On sea trials after every refit we would test main blow from test depth, knowing what happened to Thresher I hated it but we never had a problem.
I think that lax maintenance and operation on the hi-packs caused the Thresher problem. Water was supposed to automatically drain but sometimes didn’t so we would several times a day manually open the drain cocks to make sure the air was dry. It was a noisy process but an important one.
Submarines are a greate weapon but require constant maintenance and attention.
You couldn’t get me to go back and serve on a boat again for a million dollars but I wouldn’t take a million dollars for my service there either. I learned a lot about a lot of things and am grateful for my time aboard the Henry but I don’t want to go back. The Henry by the way is razor blades now a casualty of the Salt agreement.
yup.
I was in the Navy Air at that time and we transported a sailor from Hawaii because he had gone completely nuts (according to the the Captain)...I agree with you. I wouldn’t take a million bucks to ride in a boat under the ice. But that is just me.
Thanks for the recommendation, just ordered the paperback.
I was in USN late 70’s. Rumors I heard were , Skorpion was sunk by soviets. Nothing to back it up, it was just what was circulating among us swabbies.

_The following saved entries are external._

## src/rtl/rvs_pkg.sv

```systemverilog
// Shared types for the reset vector sequencer.
// Assumes: nothing beyond the standard types.
package rvs_pkg;
    typedef enum logic [2:0] {
        PH_DUMMY = 3'd0,
        PH_STACK = 3'd1,
        PH_VLO   = 3'd2,
        PH_VHI   = 3'd3,
        PH_RUN   = 3'd4
    } rvs_phase_t;
endpackage

```

## src/rtl/rvs_ctrl.sv

```systemverilog
// Phase controller: decides which bus cycle of the reset sequence is current
// and advances on each clock enable.
// Assumes: DUMMY_CNT >= 1 and STACK_CNT >= 1; synchronous active-low reset.
module rvs_ctrl
    import rvs_pkg::*;
#(
    parameter int DUMMY_CNT = 2,
    parameter int STACK_CNT = 3
) (
    input  logic       clk,
    input  logic       rst_n,
    input  logic       cyc_en,
    output rvs_phase_t phase,
    output logic       step_stack,
    output logic       step_vlo,
    output logic       step_vhi
);
    localparam int MAXC  = (DUMMY_CNT > STACK_CNT) ? DUMMY_CNT : STACK_CNT;
    localparam int CNT_W = (MAXC > 1) ? $clog2(MAXC) : 1;
    localparam logic [CNT_W-1:0] LAST_D = CNT_W'(DUMMY_CNT - 1);
    localparam logic [CNT_W-1:0] LAST_S = CNT_W'(STACK_CNT - 1);

    logic [CNT_W-1:0] cnt;

    // Strobes telling the register unit which cycle completes this clock.
    always_comb begin
        step_stack = cyc_en && (phase == PH_STACK);
        step_vlo   = cyc_en && (phase == PH_VLO);
        step_vhi   = cyc_en && (phase == PH_VHI);
    end

    // Phase and in-phase cycle counter, advanced by the clock enable.
    always_ff @(posedge clk) begin
        if (!rst_n) begin
            phase <= PH_DUMMY;
            cnt   <= '0;
        end else if (cyc_en) begin
            unique case (phase)
                PH_DUMMY: begin
                    if (cnt == LAST_D) begin
                        phase <= PH_STACK;
                        cnt   <= '0;
                    end else begin
                        cnt <= cnt + 1'b1;
                    end
                end
                PH_STACK: begin
                    if (cnt == LAST_S) begin
                        phase <= PH_VLO;
                        cnt   <= '0;
                    end else begin
                        cnt <= cnt + 1'b1;
                    end
                end
                PH_VLO:  phase <= PH_VHI;
                PH_VHI:  phase <= PH_RUN;
                default: phase <= PH_RUN;
            endcase
        end
    end
endmodule

```

## src/rtl/rvs_regs.sv

```systemverilog
// Register unit: holds the stack pointer, status, held address, vector low
// byte and program counter, and produces the done pulse.
// Assumes: the step strobes are one-hot and qualified by the clock enable.
module rvs_regs #(
    parameter int         STAT_W   = 8,
    parameter int         IDIS_BIT = 2,
    parameter int         BRK_BIT  = 4
) (
    input  logic              clk,
    input  logic              rst_n,
    input  logic              step_stack,
    input  logic              step_vlo,
    input  logic              step_vhi,
    input  logic [7:0]        rd_data,
    input  logic [7:0]        sp_init,
    input  logic [STAT_W-1:0] stat_init,
    input  logic [15:0]       cur_addr,
    output logic [7:0]        sp,
    output logic [STAT_W-1:0] stat,
    output logic [15:0]       hold_addr,
    output logic [15:0]       pc,
    output logic              done
);
    localparam logic [STAT_W-1:0] IDIS_MASK = STAT_W'(1) << IDIS_BIT;
    localparam logic [STAT_W-1:0] BRK_MASK  = STAT_W'(1) << BRK_BIT;

    logic [7:0] vec_lo;

    // Stack pointer: loaded in reset, stepped down by each stack cycle.
    always_ff @(posedge clk) begin
        if (!rst_n)          sp <= sp_init;
        else if (step_stack) sp <= sp - 8'd1;
    end

    // Status: loaded in reset, bits set at the two vector cycles.
    always_ff @(posedge clk) begin
        if (!rst_n)        stat <= stat_init;
        else if (step_vlo) stat <= stat | IDIS_MASK;
        else if (step_vhi) stat <= stat | BRK_MASK;
    end

    // Address repeated by the dummy cycles, captured while reset is held.
    always_ff @(posedge clk) begin
        if (!rst_n) hold_addr <= cur_addr;
    end

    // Vector capture, program counter load and one-clock done pulse.
    always_ff @(posedge clk) begin
        if (!rst_n) begin
            vec_lo <= '0;
            pc     <= '0;
            done   <= 1'b0;
        end else begin
            done <= step_vhi;
            if (step_vlo) vec_lo <= rd_data;
            if (step_vhi) pc     <= {rd_data, vec_lo};
        end
    end
endmodule

```

## src/rtl/rvs_addr.sv

```systemverilog
// Address selector: forms the bus address for the current phase.
// Assumes: the phase is stable during a clock; purely combinational.
module rvs_addr
    import rvs_pkg::*;
#(
    parameter logic [7:0]  STACK_PAGE = 8'h01,
    parameter logic [15:0] VEC_ADDR   = 16'hFFFC
) (
    input  rvs_phase_t  phase,
    input  logic [15:0] hold_addr,
    input  logic [7:0]  sp,
    input  logic [15:0] pc,
    output logic [15:0] addr
);
    // Select the address of the bus cycle in progress.
    always_comb begin
        unique case (phase)
            PH_DUMMY: addr = hold_addr;
            PH_STACK: addr = {STACK_PAGE, sp};
            PH_VLO:   addr = VEC_ADDR;
            PH_VHI:   addr = VEC_ADDR + 16'd1;
            default:  addr = pc;
        endcase
    end
endmodule

```

## src/rtl/rvs_seq.sv

```systemverilog
// Reset vector sequencer top: after reset it runs dummy reads, read-only
// stack cycles and a two-byte vector fetch, then loads the program counter.
// Assumes: one bus cycle per clock enable; synchronous active-low reset.
module rvs_seq
    import rvs_pkg::*;
#(
    parameter int          DUMMY_CNT  = 2,
    parameter int          STACK_CNT  = 3,
    parameter logic [7:0]  STACK_PAGE = 8'h01,
    parameter logic [15:0] VEC_ADDR   = 16'hFFFC
) (
    input  logic        clk,
    input  logic        rst_n,
    input  logic        cyc_en,
    input  logic [7:0]  rd_data,
    input  logic [7:0]  sp_init,
    input  logic [7:0]  stat_init,
    input  logic [15:0] cur_addr,
    output logic [15:0] bus_addr,
    output logic        bus_rd,
    output logic [7:0]  sp_out,
    output logic [7:0]  stat_out,
    output logic [15:0] pc_out,
    output logic        done
);
    rvs_phase_t  phase;
    logic        step_stack, step_vlo, step_vhi;
    logic [15:0] hold_addr;

    // Every cycle of this sequence is a read.
    assign bus_rd = 1'b1;

    rvs_ctrl #(
        .DUMMY_CNT (DUMMY_CNT),
        .STACK_CNT (STACK_CNT)
    ) u_ctrl (
        .clk        (clk),
        .rst_n      (rst_n),
        .cyc_en     (cyc_en),
        .phase      (phase),
        .step_stack (step_stack),
        .step_vlo   (step_vlo),
        .step_vhi   (step_vhi)
    );

    rvs_regs #(
        .STAT_W   (8),
        .IDIS_BIT (2),
        .BRK_BIT  (4)
    ) u_regs (
        .clk        (clk),
        .rst_n      (rst_n),
        .step_stack (step_stack),
        .step_vlo   (step_vlo),
        .step_vhi   (step_vhi),
        .rd_data    (rd_data),
        .sp_init    (sp_init),
        .stat_init  (stat_init),
        .cur_addr   (cur_addr),
        .sp         (sp_out),
        .stat       (stat_out),
        .hold_addr  (hold_addr),
        .pc         (pc_out),
        .done       (done)
    );

    rvs_addr #(
        .STACK_PAGE (STACK_PAGE),
        .VEC_ADDR   (VEC_ADDR)
    ) u_addr (
        .phase     (phase),
        .hold_addr (hold_addr),
        .sp        (sp_out),
        .pc        (pc_out),
        .addr      (bus_addr)
    );
endmodule

```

Yeah, it looks different after reading the article. I had to violate FR rules just to read the article.
No one is supposed to but I saw some places where officers demanded it (those inferiority complexes must be a bitch). At basic I ended up in a military hospital with pneumonia and we were either jumping out of bed to salute Frank Burns types or being told to get back in them by Hawkeyes. "Good training".
Thanks for the info.
She sank because, during the emergency blow, ice formed on the piping strainers in the ballast tanks. Once she went negative-buoyant the ran the reactors past redline power settings and the reactors scrammed. Sinking, no power.